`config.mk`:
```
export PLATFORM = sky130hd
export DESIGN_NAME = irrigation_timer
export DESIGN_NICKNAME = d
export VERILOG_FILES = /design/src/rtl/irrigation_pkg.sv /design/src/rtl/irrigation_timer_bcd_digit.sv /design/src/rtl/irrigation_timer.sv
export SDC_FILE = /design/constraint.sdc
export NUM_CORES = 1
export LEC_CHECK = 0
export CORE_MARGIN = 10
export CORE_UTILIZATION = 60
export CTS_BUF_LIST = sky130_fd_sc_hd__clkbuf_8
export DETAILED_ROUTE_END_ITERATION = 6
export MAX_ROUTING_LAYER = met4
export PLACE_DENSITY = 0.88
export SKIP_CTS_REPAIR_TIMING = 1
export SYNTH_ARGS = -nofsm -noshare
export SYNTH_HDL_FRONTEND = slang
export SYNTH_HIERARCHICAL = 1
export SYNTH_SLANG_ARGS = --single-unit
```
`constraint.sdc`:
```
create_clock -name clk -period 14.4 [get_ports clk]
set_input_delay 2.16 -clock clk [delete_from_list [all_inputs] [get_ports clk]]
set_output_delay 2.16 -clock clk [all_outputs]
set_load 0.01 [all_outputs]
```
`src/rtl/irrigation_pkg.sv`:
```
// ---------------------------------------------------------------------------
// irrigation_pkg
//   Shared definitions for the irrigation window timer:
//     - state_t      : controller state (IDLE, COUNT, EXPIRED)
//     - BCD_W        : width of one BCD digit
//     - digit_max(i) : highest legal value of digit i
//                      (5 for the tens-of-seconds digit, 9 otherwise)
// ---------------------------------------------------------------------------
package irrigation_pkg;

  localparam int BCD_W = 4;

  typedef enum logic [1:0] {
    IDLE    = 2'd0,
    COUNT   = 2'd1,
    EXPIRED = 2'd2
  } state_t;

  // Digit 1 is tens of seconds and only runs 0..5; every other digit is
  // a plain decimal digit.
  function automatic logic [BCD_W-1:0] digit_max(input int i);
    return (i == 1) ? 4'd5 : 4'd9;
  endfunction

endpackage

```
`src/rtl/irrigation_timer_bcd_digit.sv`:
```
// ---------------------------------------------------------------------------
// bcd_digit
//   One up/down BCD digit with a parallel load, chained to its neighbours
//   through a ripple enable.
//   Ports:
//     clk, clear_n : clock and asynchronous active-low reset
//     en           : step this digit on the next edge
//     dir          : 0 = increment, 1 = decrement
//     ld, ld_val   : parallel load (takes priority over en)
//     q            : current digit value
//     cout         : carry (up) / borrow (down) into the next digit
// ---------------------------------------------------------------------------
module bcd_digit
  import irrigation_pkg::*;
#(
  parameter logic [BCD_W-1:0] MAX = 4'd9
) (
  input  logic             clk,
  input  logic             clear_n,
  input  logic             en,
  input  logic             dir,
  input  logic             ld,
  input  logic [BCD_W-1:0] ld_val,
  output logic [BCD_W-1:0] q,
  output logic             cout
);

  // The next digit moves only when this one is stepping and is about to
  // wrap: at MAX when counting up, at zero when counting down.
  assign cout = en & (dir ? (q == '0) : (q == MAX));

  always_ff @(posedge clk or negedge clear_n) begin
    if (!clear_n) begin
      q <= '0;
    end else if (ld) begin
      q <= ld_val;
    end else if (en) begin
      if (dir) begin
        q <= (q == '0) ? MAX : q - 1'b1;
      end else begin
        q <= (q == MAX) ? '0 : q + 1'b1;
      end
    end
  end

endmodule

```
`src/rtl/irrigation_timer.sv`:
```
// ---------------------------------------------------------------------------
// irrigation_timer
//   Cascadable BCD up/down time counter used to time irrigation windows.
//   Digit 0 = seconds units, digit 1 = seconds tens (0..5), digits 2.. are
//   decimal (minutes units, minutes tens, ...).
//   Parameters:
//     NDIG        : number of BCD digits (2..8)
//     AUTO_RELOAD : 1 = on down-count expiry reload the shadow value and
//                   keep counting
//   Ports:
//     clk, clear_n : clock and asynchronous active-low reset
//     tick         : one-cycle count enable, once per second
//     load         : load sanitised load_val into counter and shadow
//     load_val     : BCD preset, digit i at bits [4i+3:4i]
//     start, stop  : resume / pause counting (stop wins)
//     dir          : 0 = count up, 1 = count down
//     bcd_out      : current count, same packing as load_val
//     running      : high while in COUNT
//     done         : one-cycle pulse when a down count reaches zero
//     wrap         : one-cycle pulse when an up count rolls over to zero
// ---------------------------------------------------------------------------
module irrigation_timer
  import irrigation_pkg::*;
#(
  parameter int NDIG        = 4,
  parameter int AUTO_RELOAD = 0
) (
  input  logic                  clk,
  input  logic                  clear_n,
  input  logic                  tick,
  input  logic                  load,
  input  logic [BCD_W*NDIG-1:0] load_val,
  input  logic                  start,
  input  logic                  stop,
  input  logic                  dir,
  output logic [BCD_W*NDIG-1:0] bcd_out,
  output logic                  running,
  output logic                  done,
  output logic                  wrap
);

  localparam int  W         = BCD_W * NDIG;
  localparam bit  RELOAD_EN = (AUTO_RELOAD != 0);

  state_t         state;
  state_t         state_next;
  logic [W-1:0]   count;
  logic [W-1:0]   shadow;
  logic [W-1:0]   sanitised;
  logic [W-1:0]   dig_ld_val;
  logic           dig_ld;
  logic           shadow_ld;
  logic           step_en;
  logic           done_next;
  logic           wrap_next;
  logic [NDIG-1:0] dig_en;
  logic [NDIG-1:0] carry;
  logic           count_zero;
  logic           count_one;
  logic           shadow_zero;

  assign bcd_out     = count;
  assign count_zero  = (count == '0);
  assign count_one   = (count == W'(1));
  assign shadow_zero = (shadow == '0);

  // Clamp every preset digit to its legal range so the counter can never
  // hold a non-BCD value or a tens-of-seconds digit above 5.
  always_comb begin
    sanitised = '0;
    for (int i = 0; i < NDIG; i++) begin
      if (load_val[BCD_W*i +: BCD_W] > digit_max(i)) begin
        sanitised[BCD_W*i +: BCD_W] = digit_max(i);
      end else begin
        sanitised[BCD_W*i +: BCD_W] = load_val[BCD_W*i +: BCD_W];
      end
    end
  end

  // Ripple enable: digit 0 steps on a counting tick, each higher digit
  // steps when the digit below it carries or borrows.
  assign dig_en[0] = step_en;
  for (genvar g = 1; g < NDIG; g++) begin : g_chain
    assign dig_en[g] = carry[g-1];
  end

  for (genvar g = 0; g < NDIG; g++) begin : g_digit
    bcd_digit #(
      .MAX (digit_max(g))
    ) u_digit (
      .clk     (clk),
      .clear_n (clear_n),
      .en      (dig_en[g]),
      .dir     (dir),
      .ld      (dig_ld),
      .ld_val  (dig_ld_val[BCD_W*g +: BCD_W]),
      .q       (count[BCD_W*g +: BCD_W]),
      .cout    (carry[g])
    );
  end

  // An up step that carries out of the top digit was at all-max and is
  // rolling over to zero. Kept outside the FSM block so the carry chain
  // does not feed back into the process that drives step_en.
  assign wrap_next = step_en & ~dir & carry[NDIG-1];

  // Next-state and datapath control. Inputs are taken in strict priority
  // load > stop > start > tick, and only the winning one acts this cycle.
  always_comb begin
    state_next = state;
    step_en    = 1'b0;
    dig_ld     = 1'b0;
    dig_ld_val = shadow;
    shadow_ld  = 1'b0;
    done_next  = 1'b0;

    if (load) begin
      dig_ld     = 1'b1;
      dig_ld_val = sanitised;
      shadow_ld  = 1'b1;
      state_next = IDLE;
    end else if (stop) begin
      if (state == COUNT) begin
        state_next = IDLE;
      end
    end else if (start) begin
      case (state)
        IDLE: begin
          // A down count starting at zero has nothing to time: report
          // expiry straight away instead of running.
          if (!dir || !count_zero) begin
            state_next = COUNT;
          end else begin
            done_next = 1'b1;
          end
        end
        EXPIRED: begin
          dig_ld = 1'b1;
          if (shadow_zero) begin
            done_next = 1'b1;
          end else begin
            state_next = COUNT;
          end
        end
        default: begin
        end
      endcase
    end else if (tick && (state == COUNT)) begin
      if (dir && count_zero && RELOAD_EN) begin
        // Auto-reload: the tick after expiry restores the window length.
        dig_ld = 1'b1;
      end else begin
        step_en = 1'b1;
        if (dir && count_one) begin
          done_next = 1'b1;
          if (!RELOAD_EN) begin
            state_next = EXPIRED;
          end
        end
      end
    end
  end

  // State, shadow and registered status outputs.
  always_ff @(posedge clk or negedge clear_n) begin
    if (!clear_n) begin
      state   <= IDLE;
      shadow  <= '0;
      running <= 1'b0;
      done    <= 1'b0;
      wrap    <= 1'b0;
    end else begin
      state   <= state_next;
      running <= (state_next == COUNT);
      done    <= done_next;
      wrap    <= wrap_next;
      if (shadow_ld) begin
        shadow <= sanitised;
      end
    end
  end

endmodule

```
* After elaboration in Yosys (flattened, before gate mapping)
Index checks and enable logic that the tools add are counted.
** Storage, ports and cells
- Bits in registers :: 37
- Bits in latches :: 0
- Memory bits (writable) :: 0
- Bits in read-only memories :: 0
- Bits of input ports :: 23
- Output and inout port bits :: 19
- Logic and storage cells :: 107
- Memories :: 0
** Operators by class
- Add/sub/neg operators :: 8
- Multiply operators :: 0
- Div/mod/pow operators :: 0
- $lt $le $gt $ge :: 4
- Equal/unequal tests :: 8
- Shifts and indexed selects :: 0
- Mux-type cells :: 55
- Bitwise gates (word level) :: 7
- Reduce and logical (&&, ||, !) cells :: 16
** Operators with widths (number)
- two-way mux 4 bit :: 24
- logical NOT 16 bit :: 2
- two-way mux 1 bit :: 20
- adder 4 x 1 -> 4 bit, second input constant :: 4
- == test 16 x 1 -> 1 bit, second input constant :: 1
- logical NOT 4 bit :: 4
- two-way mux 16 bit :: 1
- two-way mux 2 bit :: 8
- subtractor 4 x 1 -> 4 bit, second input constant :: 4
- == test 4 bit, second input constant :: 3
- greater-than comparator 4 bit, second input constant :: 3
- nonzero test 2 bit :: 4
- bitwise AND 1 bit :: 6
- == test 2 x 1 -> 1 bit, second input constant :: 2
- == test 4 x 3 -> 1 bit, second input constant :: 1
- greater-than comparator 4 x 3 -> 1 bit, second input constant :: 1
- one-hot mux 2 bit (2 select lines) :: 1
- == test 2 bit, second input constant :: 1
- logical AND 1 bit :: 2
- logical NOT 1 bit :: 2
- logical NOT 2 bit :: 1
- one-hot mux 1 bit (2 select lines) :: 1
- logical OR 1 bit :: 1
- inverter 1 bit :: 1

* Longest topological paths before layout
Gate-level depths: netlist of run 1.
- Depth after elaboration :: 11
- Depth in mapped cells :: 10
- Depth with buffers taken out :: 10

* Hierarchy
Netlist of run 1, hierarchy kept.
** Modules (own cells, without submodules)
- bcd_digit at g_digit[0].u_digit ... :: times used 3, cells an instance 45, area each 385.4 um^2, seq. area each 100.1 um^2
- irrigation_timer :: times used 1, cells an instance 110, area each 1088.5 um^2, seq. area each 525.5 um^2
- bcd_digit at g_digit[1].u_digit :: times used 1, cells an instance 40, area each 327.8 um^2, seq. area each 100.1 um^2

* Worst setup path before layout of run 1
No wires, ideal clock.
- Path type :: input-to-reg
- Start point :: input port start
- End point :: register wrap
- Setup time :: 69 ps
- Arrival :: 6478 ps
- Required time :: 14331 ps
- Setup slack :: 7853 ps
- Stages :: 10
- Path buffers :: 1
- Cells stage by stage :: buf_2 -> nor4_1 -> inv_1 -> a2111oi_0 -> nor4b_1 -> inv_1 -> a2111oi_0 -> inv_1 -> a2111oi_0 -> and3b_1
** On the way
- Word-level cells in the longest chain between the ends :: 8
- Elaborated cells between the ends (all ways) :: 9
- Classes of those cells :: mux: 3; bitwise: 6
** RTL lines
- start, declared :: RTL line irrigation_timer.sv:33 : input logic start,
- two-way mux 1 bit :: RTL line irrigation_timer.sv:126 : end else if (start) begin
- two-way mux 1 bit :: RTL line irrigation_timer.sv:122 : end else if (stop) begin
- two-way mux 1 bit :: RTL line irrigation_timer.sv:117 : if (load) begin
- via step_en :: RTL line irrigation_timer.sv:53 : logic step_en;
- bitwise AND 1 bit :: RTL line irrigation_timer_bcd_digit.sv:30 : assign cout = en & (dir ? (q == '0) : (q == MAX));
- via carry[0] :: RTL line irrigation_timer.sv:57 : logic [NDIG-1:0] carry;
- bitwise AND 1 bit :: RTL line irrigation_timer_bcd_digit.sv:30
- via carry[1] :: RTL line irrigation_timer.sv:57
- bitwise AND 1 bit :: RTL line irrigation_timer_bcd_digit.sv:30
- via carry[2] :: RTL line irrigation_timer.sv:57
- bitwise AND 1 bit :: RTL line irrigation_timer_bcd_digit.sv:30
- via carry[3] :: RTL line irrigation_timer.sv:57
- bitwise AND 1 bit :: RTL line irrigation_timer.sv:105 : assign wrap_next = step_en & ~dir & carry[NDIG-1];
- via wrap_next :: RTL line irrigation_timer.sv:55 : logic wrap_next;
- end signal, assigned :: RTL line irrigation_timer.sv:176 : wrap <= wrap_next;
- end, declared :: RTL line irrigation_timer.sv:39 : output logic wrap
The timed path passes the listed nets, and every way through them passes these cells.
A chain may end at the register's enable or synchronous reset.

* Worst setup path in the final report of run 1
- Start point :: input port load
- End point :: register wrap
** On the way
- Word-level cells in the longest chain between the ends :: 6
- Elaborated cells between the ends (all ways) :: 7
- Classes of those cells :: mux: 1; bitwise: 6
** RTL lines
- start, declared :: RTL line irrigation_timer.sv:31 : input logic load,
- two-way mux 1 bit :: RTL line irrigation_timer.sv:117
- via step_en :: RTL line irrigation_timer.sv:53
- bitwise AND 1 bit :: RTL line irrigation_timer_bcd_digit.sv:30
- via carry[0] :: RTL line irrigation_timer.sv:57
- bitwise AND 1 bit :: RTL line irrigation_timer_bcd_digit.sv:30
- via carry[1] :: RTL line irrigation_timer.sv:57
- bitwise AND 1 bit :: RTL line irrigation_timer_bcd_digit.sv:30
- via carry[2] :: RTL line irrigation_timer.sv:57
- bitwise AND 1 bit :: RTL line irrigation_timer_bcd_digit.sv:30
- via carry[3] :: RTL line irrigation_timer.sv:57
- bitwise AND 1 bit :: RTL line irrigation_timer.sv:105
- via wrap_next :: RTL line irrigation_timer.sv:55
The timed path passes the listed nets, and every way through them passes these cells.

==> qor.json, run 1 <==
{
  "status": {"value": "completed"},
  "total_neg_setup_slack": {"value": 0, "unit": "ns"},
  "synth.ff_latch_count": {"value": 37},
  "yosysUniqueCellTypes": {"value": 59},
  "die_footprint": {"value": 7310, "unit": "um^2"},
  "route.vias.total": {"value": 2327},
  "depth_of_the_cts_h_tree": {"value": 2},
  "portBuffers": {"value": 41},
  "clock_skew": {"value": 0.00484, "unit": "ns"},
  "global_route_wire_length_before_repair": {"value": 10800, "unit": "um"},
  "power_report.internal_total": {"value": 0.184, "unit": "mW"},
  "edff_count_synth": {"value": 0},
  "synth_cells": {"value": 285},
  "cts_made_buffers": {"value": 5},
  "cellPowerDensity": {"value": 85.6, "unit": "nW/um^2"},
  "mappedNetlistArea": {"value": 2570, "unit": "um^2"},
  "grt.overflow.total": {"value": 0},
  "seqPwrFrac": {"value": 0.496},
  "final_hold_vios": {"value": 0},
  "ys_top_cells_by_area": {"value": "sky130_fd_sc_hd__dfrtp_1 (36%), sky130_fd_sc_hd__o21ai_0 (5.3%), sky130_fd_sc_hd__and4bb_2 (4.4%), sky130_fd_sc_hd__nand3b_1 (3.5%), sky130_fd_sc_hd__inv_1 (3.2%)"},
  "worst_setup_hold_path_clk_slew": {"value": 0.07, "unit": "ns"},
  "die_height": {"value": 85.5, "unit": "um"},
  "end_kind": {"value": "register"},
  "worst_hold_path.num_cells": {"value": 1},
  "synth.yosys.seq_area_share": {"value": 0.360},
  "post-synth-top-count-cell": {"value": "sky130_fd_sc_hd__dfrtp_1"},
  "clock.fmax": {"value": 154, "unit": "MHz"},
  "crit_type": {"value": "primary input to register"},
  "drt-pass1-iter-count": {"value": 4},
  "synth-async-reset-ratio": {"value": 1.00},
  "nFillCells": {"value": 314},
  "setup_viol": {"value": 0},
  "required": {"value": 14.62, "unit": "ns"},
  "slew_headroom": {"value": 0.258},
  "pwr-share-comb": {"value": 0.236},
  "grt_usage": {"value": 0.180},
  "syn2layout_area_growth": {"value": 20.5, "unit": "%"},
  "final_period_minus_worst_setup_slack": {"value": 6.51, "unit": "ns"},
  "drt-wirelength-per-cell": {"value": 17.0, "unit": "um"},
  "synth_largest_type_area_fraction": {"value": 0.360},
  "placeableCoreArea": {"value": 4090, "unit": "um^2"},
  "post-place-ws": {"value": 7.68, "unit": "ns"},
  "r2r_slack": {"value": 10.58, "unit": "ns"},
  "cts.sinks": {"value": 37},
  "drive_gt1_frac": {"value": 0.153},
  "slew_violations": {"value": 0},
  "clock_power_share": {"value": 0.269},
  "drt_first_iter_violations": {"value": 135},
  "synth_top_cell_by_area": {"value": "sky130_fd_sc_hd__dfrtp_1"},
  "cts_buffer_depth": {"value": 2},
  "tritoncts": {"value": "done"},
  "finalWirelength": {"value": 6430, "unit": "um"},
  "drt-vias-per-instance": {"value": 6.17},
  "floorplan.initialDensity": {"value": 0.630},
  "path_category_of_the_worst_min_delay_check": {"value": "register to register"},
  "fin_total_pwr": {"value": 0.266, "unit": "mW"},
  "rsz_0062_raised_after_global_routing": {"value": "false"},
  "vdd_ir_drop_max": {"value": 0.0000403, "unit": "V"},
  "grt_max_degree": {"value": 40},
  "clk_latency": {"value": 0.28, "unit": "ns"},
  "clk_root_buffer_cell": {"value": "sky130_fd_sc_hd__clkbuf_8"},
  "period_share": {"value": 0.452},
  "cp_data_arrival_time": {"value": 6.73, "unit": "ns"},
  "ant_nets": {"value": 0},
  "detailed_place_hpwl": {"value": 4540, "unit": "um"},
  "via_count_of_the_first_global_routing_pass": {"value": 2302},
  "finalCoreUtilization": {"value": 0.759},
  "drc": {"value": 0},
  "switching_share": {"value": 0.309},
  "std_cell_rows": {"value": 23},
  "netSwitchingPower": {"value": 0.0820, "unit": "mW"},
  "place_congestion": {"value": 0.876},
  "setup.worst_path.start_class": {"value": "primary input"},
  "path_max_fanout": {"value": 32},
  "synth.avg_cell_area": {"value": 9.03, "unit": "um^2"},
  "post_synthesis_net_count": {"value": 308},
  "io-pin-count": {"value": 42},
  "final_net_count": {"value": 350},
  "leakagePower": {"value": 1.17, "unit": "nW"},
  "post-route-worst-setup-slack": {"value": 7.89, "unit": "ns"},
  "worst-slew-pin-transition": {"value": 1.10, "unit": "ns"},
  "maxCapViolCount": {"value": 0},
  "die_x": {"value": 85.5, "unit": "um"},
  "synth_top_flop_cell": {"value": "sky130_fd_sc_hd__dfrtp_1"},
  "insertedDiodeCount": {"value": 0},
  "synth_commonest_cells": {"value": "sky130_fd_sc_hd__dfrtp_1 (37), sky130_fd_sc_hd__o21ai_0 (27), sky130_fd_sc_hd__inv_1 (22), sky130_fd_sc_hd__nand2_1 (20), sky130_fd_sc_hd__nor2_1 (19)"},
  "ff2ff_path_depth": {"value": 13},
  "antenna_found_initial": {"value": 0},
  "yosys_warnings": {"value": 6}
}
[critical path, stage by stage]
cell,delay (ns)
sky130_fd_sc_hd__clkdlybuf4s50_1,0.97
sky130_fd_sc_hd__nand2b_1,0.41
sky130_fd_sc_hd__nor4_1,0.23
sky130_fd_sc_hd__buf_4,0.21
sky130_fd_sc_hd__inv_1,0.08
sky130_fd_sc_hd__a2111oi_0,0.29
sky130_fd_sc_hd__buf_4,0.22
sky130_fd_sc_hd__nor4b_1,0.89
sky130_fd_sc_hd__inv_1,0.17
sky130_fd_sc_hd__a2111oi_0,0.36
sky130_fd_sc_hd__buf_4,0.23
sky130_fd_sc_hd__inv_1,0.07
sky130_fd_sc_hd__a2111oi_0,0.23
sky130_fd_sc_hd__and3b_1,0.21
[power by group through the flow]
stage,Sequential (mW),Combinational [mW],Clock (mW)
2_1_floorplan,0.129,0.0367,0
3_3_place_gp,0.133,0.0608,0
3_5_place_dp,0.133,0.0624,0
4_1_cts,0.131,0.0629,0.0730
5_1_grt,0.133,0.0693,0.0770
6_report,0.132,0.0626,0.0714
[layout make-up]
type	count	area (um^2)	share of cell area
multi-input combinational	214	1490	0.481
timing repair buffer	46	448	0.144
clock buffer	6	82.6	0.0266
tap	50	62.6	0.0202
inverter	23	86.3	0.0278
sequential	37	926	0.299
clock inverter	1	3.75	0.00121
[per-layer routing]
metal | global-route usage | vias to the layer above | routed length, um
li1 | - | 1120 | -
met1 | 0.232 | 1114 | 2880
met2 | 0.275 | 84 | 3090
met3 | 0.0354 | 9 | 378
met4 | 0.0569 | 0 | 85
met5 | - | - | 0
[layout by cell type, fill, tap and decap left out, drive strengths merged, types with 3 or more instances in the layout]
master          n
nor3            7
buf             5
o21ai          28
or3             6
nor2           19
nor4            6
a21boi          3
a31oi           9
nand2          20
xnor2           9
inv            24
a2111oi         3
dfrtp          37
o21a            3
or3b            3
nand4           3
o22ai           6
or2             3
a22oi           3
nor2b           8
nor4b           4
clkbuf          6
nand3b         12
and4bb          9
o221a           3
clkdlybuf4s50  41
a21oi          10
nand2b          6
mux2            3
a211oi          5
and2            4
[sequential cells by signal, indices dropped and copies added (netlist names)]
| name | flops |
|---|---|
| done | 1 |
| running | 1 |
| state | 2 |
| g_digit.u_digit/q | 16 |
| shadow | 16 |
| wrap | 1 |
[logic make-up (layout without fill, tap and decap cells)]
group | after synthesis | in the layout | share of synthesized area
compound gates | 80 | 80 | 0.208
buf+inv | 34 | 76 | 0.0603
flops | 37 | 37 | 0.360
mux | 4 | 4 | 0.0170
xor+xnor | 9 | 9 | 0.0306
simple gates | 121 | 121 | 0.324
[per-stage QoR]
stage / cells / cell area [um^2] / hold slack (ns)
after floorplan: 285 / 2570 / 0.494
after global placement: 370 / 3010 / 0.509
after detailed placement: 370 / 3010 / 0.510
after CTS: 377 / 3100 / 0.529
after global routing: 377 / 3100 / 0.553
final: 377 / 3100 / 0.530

--

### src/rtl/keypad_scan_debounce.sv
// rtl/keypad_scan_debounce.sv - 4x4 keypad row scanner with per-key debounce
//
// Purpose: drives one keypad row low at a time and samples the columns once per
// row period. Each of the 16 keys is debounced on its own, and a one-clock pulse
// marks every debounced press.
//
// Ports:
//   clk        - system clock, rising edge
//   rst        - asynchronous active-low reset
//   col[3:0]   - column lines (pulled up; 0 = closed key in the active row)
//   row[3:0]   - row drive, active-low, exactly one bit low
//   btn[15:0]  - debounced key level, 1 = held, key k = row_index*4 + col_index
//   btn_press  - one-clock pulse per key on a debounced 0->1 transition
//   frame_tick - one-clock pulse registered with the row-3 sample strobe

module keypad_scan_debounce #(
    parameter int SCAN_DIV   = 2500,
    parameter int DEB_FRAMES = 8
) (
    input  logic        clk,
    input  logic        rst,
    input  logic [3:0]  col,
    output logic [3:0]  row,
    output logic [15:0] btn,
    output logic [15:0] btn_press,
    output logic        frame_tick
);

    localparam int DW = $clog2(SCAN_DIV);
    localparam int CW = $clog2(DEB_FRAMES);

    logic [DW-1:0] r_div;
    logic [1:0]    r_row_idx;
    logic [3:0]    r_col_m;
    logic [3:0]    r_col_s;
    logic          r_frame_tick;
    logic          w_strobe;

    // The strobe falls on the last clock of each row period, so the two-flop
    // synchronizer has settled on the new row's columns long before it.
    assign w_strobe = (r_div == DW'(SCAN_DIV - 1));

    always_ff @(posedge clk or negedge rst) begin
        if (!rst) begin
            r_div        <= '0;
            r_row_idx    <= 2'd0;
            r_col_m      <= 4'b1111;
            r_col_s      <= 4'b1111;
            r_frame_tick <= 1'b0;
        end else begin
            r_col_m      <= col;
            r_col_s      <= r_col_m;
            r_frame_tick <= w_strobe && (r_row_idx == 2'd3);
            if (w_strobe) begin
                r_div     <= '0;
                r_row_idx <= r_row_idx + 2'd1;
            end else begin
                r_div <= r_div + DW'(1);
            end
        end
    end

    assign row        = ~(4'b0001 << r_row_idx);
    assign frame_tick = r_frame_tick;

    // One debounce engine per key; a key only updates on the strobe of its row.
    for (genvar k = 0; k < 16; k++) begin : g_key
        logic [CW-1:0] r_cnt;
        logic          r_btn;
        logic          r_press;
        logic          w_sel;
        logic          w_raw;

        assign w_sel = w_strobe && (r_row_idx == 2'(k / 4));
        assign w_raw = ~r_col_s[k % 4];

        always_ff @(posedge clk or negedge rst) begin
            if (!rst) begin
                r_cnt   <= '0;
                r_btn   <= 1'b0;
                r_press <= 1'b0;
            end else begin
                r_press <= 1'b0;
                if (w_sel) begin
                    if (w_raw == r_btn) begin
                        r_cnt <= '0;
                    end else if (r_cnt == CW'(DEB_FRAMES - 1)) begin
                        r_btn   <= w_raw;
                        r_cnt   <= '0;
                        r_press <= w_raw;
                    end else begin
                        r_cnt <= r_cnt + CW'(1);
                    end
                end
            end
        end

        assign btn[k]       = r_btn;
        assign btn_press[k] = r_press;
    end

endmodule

▶ Goal of the exercise:
Extract all lines of the records above that include "point".

▶ Output:
- Start point :: input port start
- End point :: register wrap
- Start point :: input port load
- End point :: register wrap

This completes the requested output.